Speaking in New York at the annual convention of the National Medical Association, an organization that advocates for African American physicians, Bloomberg, the former New York City mayor and billionaire founder of Bloomberg LP, pointed to the closure in the last century of all but four historically Black medical schools, despite the well-documented impact that Black doctors have on improving health outcomes for Black patients.
"Lack of funding and support driven probably in no small part by prejudice and racism, have forced many to close their doors," Bloomberg said of those medical schools. "We cannot allow that to happen again, and this gift will help ensure it doesn’t."
Morehouse School Of Medicine (founded in 1975) on July 18, 2015 in Atlanta, Georgia. (Photo By Raymond Boyd/Getty Images)

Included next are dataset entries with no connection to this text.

`config.mk`:
```
export PLATFORM = sky130hd
export DESIGN_NAME = irq_status_ctrl
export DESIGN_NICKNAME = d
export VERILOG_FILES = /design/src/rtl/irq_ctrl_pkg.sv /design/src/rtl/irq_sync.sv /design/src/rtl/irq_status_bank.sv /design/src/rtl/irq_pin_drv.sv /design/src/rtl/irq_status_ctrl.sv
export SDC_FILE = /design/constraint.sdc
export NUM_CORES = 1
export LEC_CHECK = 0
export BUFFER_PORTS_ARGS = -buffer_cell sky130_fd_sc_hd__buf_2
export CORE_AREA = 4 4 41 43
export DETAILED_ROUTE_END_ITERATION = 12
export DIE_AREA = 0 0 45 47
export PLACE_DENSITY = 0.55
export REMOVE_ABC_BUFFERS = 1
export SYNTH_ARGS = -nofsm -noshare
export SYNTH_HDL_FRONTEND = slang
export SYNTH_SLANG_ARGS = --single-unit
export TNS_END_PERCENT = 20
```
`constraint.sdc`:
```
create_clock -name clk -period 1.12 [get_ports clk]
set_input_delay 0 -clock clk [delete_from_list [all_inputs] [get_ports clk]]
set_output_delay 0 -clock clk [all_outputs]
set_load 0.03 [all_outputs]
```
File: src/rtl/hsync_de_gen.sv
module hsync_de_gen
    import hsde_pkg::*;
#(
    parameter int LEN_W = 8
) (
    input  logic             clk,
    input  logic             rst_n,
    input  logic             ref_hs,
    input  logic             ref_inv,
    input  logic [LEN_W-1:0] sync_len,
    input  logic [LEN_W-1:0] bp_len,
    input  logic [LEN_W-1:0] act_len,
    input  logic             demux_en,
    input  logic             shift_px,
    input  logic             pass_sel,
    output logic             hs_out,
    output logic             de_out,
    output logic             pair_ce,
    output logic             odd_err
);
    localparam int CNT_W = LEN_W + 2;

    typedef struct packed {
        logic hs;
        logic de;
        logic pair;
    } out_st_t;

    logic             ref_dly, edge_det;
    logic [LEN_W-1:0] s_len, b_len, a_len;
    line_mode_t       mode;
    logic [CNT_W-1:0] line_pos, line_total, de_start, de_stop;
    logic             line_act, line_ph, shift_eff;
    out_st_t          out_d, out_q;

    hsde_edge u_edge (
        .clk      (clk),
        .rst_n    (rst_n),
        .ref_hs   (ref_hs),
        .ref_inv  (ref_inv),
        .ref_dly  (ref_dly),
        .edge_det (edge_det)
    );

    hsde_shadow #(.LEN_W(LEN_W)) u_shadow (
        .clk      (clk),
        .rst_n    (rst_n),
        .load     (edge_det),
        .sync_len (sync_len),
        .bp_len   (bp_len),
        .act_len  (act_len),
        .demux_en (demux_en),
        .shift_px (shift_px),
        .s_len    (s_len),
        .b_len    (b_len),
        .a_len    (a_len),
        .mode     (mode),
        .odd_err  (odd_err)
    );

    hsde_line_cnt #(.CNT_W(CNT_W)) u_cnt (
        .clk     (clk),
        .rst_n   (rst_n),
        .restart (edge_det),
        .total   (line_total),
        .pos     (line_pos),
        .active  (line_act),
        .phase   (line_ph)
    );

    assign shift_eff = mode.shift_eff;

    always_comb begin
        line_total = CNT_W'(s_len) + CNT_W'(b_len) + CNT_W'(a_len);
        de_start   = CNT_W'(s_len) + CNT_W'(b_len) - CNT_W'(shift_eff);
        de_stop    = de_start + CNT_W'(a_len);
        out_d.hs   = pass_sel ? ref_dly : (line_act && (line_pos < CNT_W'(s_len)));
        out_d.de   = line_act && (line_pos >= de_start) && (line_pos < de_stop);
        out_d.pair = ~mode.demux | ~line_ph;
    end

    always_ff @(posedge clk or negedge rst_n) begin
        if (!rst_n) out_q <= '0;
        else        out_q <= out_d;
    end

    assign hs_out  = out_q.hs;
    assign de_out  = out_q.de;
    assign pair_ce = out_q.pair;
endmodule
<file path="config.mk">
export PLATFORM = sky130hd
export DESIGN_NAME = ctc_greedy_decoder
export DESIGN_NICKNAME = d
export VERILOG_FILES = /design/src/rtl/ctc_pkg.sv /design/src/rtl/ctc_col_argmax.sv /design/src/rtl/ctc_collapse.sv /design/src/rtl/ctc_greedy_decoder.sv
export SDC_FILE = /design/constraint.sdc
export NUM_CORES = 1
export LEC_CHECK = 0
export ABC_AREA = 0
export BUFFER_PORTS_ARGS = -buffer_cell sky130_fd_sc_hd__buf_2
export CORE_AREA = 8 8 84 86
export DETAILED_ROUTE_END_ITERATION = 6
export DIE_AREA = 0 0 92 94
export PLACE_DENSITY = 0.74
export SKIP_LAST_GASP = 1
export SLEW_MARGIN = 5
export SYNTH_ARGS = -nofsm -noshare
export SYNTH_HDL_FRONTEND = slang
export SYNTH_SLANG_ARGS = --single-unit
</file>
<file path="constraint.sdc">
create_clock -name clk -period 2.47 [get_ports clk]
set_input_delay 0.1235 -clock clk [delete_from_list [all_inputs] [get_ports clk]]
set_output_delay 0.1235 -clock clk [all_outputs]
set_load 0.02 [all_outputs]
</file>
<file path="src/rtl/ctc_pkg.sv">
package ctc_pkg;
   // Width of a class index; at least one bit.
   function automatic int idx_width(input int classes);
      return (classes > 1) ? $clog2(classes) : 1;
   endfunction
endpackage

</file>
<file path="src/rtl/ctc_col_argmax.sv">
module ctc_col_argmax #(
   parameter int NUM_CLASSES = 110,
   parameter int SCORE_W     = 16,
   parameter int IDX_W       = ctc_pkg::idx_width(NUM_CLASSES)
) (
   input  logic                      clk,
   input  logic                      rst_n,
   input  logic                      in_valid,
   input  logic signed [SCORE_W-1:0] in_score,
   input  logic                      in_last,
   input  logic                      in_eol,
   output logic                      dec_valid,
   output logic [IDX_W-1:0]          dec_idx,
   output logic                      dec_eol
);
   logic [IDX_W-1:0]          pos_q;
   logic [IDX_W-1:0]          best_idx_q;
   logic signed [SCORE_W-1:0] best_q;
   logic                      have_q;
   logic                      take;
   logic [IDX_W-1:0]          cand_idx;

   // strictly greater: an equal later score never displaces an earlier one
   always_comb begin
      take     = in_valid && (!have_q || (in_score > best_q));
      cand_idx = take ? pos_q : best_idx_q;
   end

   always_ff @(posedge clk or negedge rst_n) begin
      if (!rst_n) begin
         pos_q      <= '0;
         best_idx_q <= '0;
         best_q     <= '0;
         have_q     <= 1'b0;
         dec_valid  <= 1'b0;
         dec_idx    <= '0;
         dec_eol    <= 1'b0;
      end else begin
         dec_valid <= in_valid && in_last;
         dec_eol   <= in_eol;
         if (in_valid && in_last) begin
            dec_idx <= cand_idx;
         end
         if (in_valid) begin
            if (in_last) begin
               pos_q  <= '0;
               have_q <= 1'b0;
            end else begin
               pos_q  <= pos_q + 1'b1;
               have_q <= 1'b1;
               if (take) begin
                  best_q     <= in_score;
                  best_idx_q <= pos_q;
               end
            end
         end
      end
   end
endmodule

</file>
<file path="src/rtl/ctc_collapse.sv">
module ctc_collapse #(
   parameter int NUM_CLASSES = 110,
   parameter int IDX_W       = ctc_pkg::idx_width(NUM_CLASSES)
) (
   input  logic             clk,
   input  logic             rst_n,
   input  logic             dec_valid,
   input  logic [IDX_W-1:0] dec_idx,
   input  logic             dec_eol,
   output logic             out_valid,
   output logic [IDX_W-1:0] out_label,
   output logic             line_done
);
   localparam logic [IDX_W-1:0] BLANK_IDX = IDX_W'(NUM_CLASSES - 1);

   logic             prev_live_q;
   logic [IDX_W-1:0] prev_idx_q;
   logic             is_blank;
   logic             emit;

   always_comb begin
      is_blank = (dec_idx == BLANK_IDX);
      emit     = dec_valid && !is_blank && !(prev_live_q && (prev_idx_q == dec_idx));
   end

   always_ff @(posedge clk or negedge rst_n) begin
      if (!rst_n) begin
         prev_live_q <= 1'b0;
         prev_idx_q  <= '0;
         out_valid   <= 1'b0;
         out_label   <= '0;
         line_done   <= 1'b0;
      end else begin
         out_valid <= emit;
         line_done <= dec_eol;
         if (emit) begin
            out_label <= dec_idx;
         end
         // column is judged first; end-of-line then wipes the chain
         if (dec_eol) begin
            prev_live_q <= 1'b0;
         end else if (dec_valid) begin
            prev_live_q <= !is_blank;
            prev_idx_q  <= dec_idx;
         end
      end
   end
endmodule

</file>
<file path="src/rtl/ctc_greedy_decoder.sv">
module ctc_greedy_decoder #(
   parameter int NUM_CLASSES = 110,
   parameter int SCORE_W     = 16,
   localparam int IDX_W      = ctc_pkg::idx_width(NUM_CLASSES)
) (
   input  logic                      clk,
   input  logic                      rst_n,
   input  logic                      score_valid,
   input  logic signed [SCORE_W-1:0] score,
   input  logic                      score_last,
   input  logic                      line_end,
   output logic                      out_valid,
   output logic [IDX_W-1:0]          out_label,
   output logic                      line_done
);
   generate
      if (NUM_CLASSES < 2) begin : g_bad_classes
         $error("NUM_CLASSES must be at least 2 (one label plus blank)");
      end
      if (SCORE_W < 2) begin : g_bad_width
         $error("SCORE_W must be at least 2");
      end
   endgenerate

   logic             dec_valid;
   logic [IDX_W-1:0] dec_idx;
   logic             dec_eol;

   ctc_col_argmax #(
      .NUM_CLASSES(NUM_CLASSES),
      .SCORE_W    (SCORE_W),
      .IDX_W      (IDX_W)
   ) u_argmax (
      .clk      (clk),
      .rst_n    (rst_n),
      .in_valid (score_valid),
      .in_score (score),
      .in_last  (score_last),
      .in_eol   (line_end),
      .dec_valid(dec_valid),
      .dec_idx  (dec_idx),
      .dec_eol  (dec_eol)
   );

   ctc_collapse #(
      .NUM_CLASSES(NUM_CLASSES),
      .IDX_W      (IDX_W)
   ) u_collapse (
      .clk      (clk),
      .rst_n    (rst_n),
      .dec_valid(dec_valid),
      .dec_idx  (dec_idx),
      .dec_eol  (dec_eol),
      .out_valid(out_valid),
      .out_label(out_label),
      .line_done(line_done)
   );
endmodule

</file>
==> run summary, run 1 <==
final setup vio count -> 23
#FFs+latches synth -> 57
CTS tree -> done
CP max-delay cell -> or4_4
largest net degree at the start of global routing -> 26
prevailing post-synth register cell -> dfrtp_1
Ys Warns -> 0
critical path cell sequence -> inv_2 > ha_4 > nand4_4 > or3_4 > nor4_4 > nor3_4 > or4_4 > clkbuf_16 > mux2_4
cells after synthesis -> 256
worst r2r path cells -> 9
CTS root buffer -> clkbuf_8
Hold WS -> 37.5 ps
Min-Delay Path Class -> in -> reg
outcome -> complete, but fails checks
Critical Path AT -> 2870 ps
CP peak stage delay -> 490 ps
post-DP HPWL -> 4.19 mm
Starting Density -> 51.1%
Buffers & Inverters on Critical Path -> 2
fillcell total -> 471
Slew headroom -> 59.0%
Register Area -> 0.00143 mm2
io pins -> 30
# Max-Cap Violations -> 0
H-tree levels -> 3
Max Slew Vio Count -> 0
crit share post-route -> 107%
Post-Route WL -> 5.99 mm
DR WL/cell -> 15.1 um
worst-margin pin slew -> 614 ps
sequential share of the synthesized area -> 48.6%
worst reg2reg setup slack -> -180 ps
CP startpoint kind -> register
Core Footprint -> 0.00575 mm2
share of flip-flops with an asynchronous set or reset -> 100%
initial antenna violation count -> 0
GR Util All Layers -> 14.8%
leakage -> 1.83 nW
die width -> 92 um
Clk Latency, worst-skew pair -> 330 ps
Final nets -> 354
hold_sp -> score[0]
Crit path required time -> 2690 ps
CP Class -> reg -> reg
RSZ-0062 raised after global routing -> yes
reg2reg end -> u_argmax.best_q[9]
ANT nets after route -> 0
drt pass-1 iters -> 4
Post-Syn Nets -> 294
area of the multi-input gates -> 0.00148 mm2
failing checks -> negative setup slack
PwrDens -> 905 mW/mm2
DRC errors left -> 0
Worst Path Max Fanout -> 7
Fmax achieved -> 377 MHz
Syn Area/Cell -> 11.5 um2
final global-route overflow total -> 0
Post-synth EDFFs -> 0
Clk pin slew, worst setup/hold paths -> 80 ps
vias in the first global route -> 2171
DR vias -> 2074
clock tree buffer depth -> 2
hold path cells -> 2
Peak VDD IR -> 0.424 mV
Worst Setup Slack, final -> -179 ps
Hold Violations, Final -> 0
clock buffer count from CTS -> 9
PortBufs -> 29
Layout Skew -> 13.9 ps
initial drt markers -> 69
clk sinks -> 57
n_diodes -> 0
Via density -> 5.24
layout cell share with drive strength beyond 1 -> 38.6%
first-pass GRT wire length -> 10.2 mm
Worst path top cell family by delay -> simple AND/OR/NAND/NOR gates
setup TNS -> -3550 ps
post-layout min period -> 2650 ps
row cnt -> 28
die area -> 0.00865 mm2
reg2reg start -> u_argmax.best_q[12]
Synth cell types -> 39
Hold Path End -> u_argmax.best_q[0]
Setup crit end kind -> register
Synth Cell Area -> 0.00294 mm2
die height -> 94 um
final RePlAce weighted congestion -> 0.831
Layout area overhead -> 25.5%
### src/rtl/addr_latch_mapper.sv
module addr_latch_mapper #(
  parameter bit SINGLE_CHIP = 1'b0
) (
  input  logic        clk,
  input  logic        rst_n,
  input  logic [15:0] cpu_addr,
  input  logic [7:0]  cpu_wdata,
  input  logic        cpu_we,
  output logic [7:0]  cpu_rdata,
  output logic [7:0]  cpu_rd_open,
  output logic [20:0] prg_addr,
  input  logic [12:0] ppu_addr,
  output logic [18:0] chr_addr,
  output logic        mirror_horiz
);
  localparam int PAGE_W = 5;
  localparam int CHR_W  = 6;
  localparam int NREGS  = 4;
  localparam logic [15:0] EXP_LO = 16'h4020;
  localparam logic [15:0] EXP_HI = 16'h5FFF;

  logic              mir_q, mode_q;
  logic [1:0]        chip_q;
  logic [PAGE_W-1:0] page_q;
  logic [CHR_W-1:0]  chr_q;
  logic [3:0]        ram_q [NREGS];
  logic [18:0]       bank_off;
  logic              cfg_wr, in_exp, chip_absent;
  logic              unused_bits;

  assign cfg_wr = cpu_we && cpu_addr[15];
  assign in_exp = (cpu_addr >= EXP_LO) && (cpu_addr <= EXP_HI);
  assign unused_bits = ^{cpu_wdata[7:4], cpu_addr[4]};

  always_ff @(posedge clk) begin
    if (!rst_n) begin
      mir_q  <= 1'b0;
      chip_q <= 2'd0;
      page_q <= '0;
      mode_q <= 1'b0;
      chr_q  <= '0;
    end else if (cfg_wr) begin
      mir_q  <= cpu_addr[13];
      chip_q <= cpu_addr[12:11];
      page_q <= cpu_addr[10:6];
      mode_q <= cpu_addr[5];
      chr_q  <= {cpu_addr[3:0], cpu_wdata[1:0]};
    end
  end

  always_ff @(posedge clk) begin
    if (!rst_n) begin
      for (int i = 0; i < NREGS; i++) ram_q[i] <= 4'h0;
    end else if (cpu_we && in_exp) begin
      ram_q[cpu_addr[1:0]] <= cpu_wdata[3:0];
    end
  end

  assign bank_off = mode_q ? {page_q, cpu_addr[13:0]} : {page_q[4:1], cpu_addr[14:0]};

  generate
    if (SINGLE_CHIP) begin : g_single
      assign prg_addr    = {3'b000, bank_off[17:0]};
      assign chip_absent = 1'b0;
    end else begin : g_multi
      assign prg_addr    = {chip_q, bank_off};
      assign chip_absent = (chip_q == 2'd2);
    end
  endgenerate

  assign cpu_rd_open  = cpu_addr[15] ? (chip_absent ? 8'hFF : 8'h00)
                      : in_exp ? 8'hF0 : 8'hFF;
  assign cpu_rdata    = in_exp ? {4'h0, ram_q[cpu_addr[1:0]]} : 8'h00;
  assign chr_addr     = {chr_q, ppu_addr};
  assign mirror_horiz = mir_q;

  p_mirror_load_r2: assert property (@(posedge clk) disable iff (!rst_n)
    cfg_wr |=> mirror_horiz == $past(cpu_addr[13]));

  p_hold_r1: assert property (@(posedge clk) disable iff (!rst_n)
    (!cpu_we || !cpu_addr[15]) |=> ($stable(mirror_horiz) && $stable(chr_addr[18:13])));

  p_chr_bank_r3: assert property (@(posedge clk) disable iff (!rst_n)
    cfg_wr |=> chr_addr[18:13] == {$past(cpu_addr[3:0]), $past(cpu_wdata[1:0])});

  p_absent_chip_r7: assert property (@(posedge clk) disable iff (!rst_n)
    (cfg_wr && cpu_addr[12:11] == 2'd2 && !SINGLE_CHIP) |=>
      (!cpu_addr[15] || cpu_rd_open == 8'hFF));

  p_scratch_r8: assert property (@(posedge clk) disable iff (!rst_n)
    (cpu_we && in_exp) |=>
      ((!in_exp || cpu_addr[1:0] != $past(cpu_addr[1:0])) ||
       cpu_rdata == {4'h0, $past(cpu_wdata[3:0])}));
endmodule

The gifts are among the largest private donations to any historically Black college or university. Along with the gift to Atlanta University, $175 million will go to the Howard University College of Medicine and Meharry Medical College. Charles Drew University of Medicine & Science will receive $75 million. Xavier University of Louisiana, which is opening a new medical school, will also receive a $5 million grant.
The donations will more than double the size of three of the medical schools’ endowments, Bloomberg Philanthropies said. Donations to endowments are invested with the annual returns going into an organization’s budget. Endowments can reduce financial pressure and, depending on restrictions, offer nonprofits more funds for discretionary spending.
The commitment follows a $1 billion pledge Bloomberg made in July to Johns Hopkins University that will mean most medical students there will no longer pay tuition. The four historically Black medical schools are still deciding with Bloomberg Philanthropies how the latest gifts to their endowments will be used, said Garnesha Ezediaro, who leads Bloomberg Philanthropies’ Greenwood Initiative.
In 2020, Bloomberg granted the same medical schools a total of $100 million that mostly went to reducing the debt load of enrolled students, who schools said were in serious danger of not continuing because of the financial burdens compounded by the COVID-19 pandemic.
"When we talked about helping to secure and support the next generation of Black doctors, we meant that literally," Ezediaro said.
Valerie Montgomery Rice, president of Morehouse School of Medicine, said that gift relieved $100,000 on average in debt for enrolled medical students. She said the gift has helped her school significantly increase its fundraising.
"But our endowment and the size of our endowment has continued to be a challenge, and we’ve been very vocal about that. And he heard us," she said of Bloomberg and the latest donation.
Dr. William Ross, an orthopedic surgeon from Atlanta and a graduate of Meharry Medical College, has been coming to the National Medical Association conferences since he was a child with his father, who was also a physician. He said he could testify to the high quality of education at the schools, despite the bare minimum of resources and facilities.
"If we are as individuals to overcome health care disparities, it really does take collaboration between folks who have funding and those who need funding and a willingness to share that funding," he said in New York.
Black doctors hope historic HBCU donation can address shortage
Montgomery Rice was there at the National Medical Association’s conference in New York on Tuesday morning where billionaire philanthropist Michael Bloomberg announced the massive donation.
"For three of us, it essentially doubles our endowment," Montgomery Rice told FOX 5.
"It’s really significant for us to get a gift that’s $175 million which allows us the opportunity to use more dollars for student scholarships, we plan to use some of the dollars for innovative programs," she said.
The donation comes just four years after Bloomberg gifted Morehouse $25 million to help pay off student loan debt.
"Today, graduates from medical school carry a tremendous debt load," said Dr. Cecil Bennett.
Bennett, the medical director at Newnan Family Medicine Associates, is a graduate of Morehouse School of Medicine and one of the Black doctors who make up just 5.7% of all practicing physicians.
"I’ve been a board-certified physician for over 20 years, and I would not be here if it weren’t for Morehouse School of Medicine."
He says research shows that Black people have better health outcomes and receive medical care more frequently when they are treated by Black physicians. Black patients are also 34% more likely to receive preventative care if seen by Black doctors.
"Additional scholarship funding that would allow physicians to go into primary care specialties is critical," he stated.
Bennett tells FOX 5 he hopes the additional funding to his alma mater will help increase the ranks among Black doctors and bring them closer to reflecting the Black Americans that represent 13% of the total US population.
That previous donation to Morehouse School of Medicine helped reduce student debt from 43% of students having over $250,000 in loans to just 19%.
The Associated Press contributed to this report.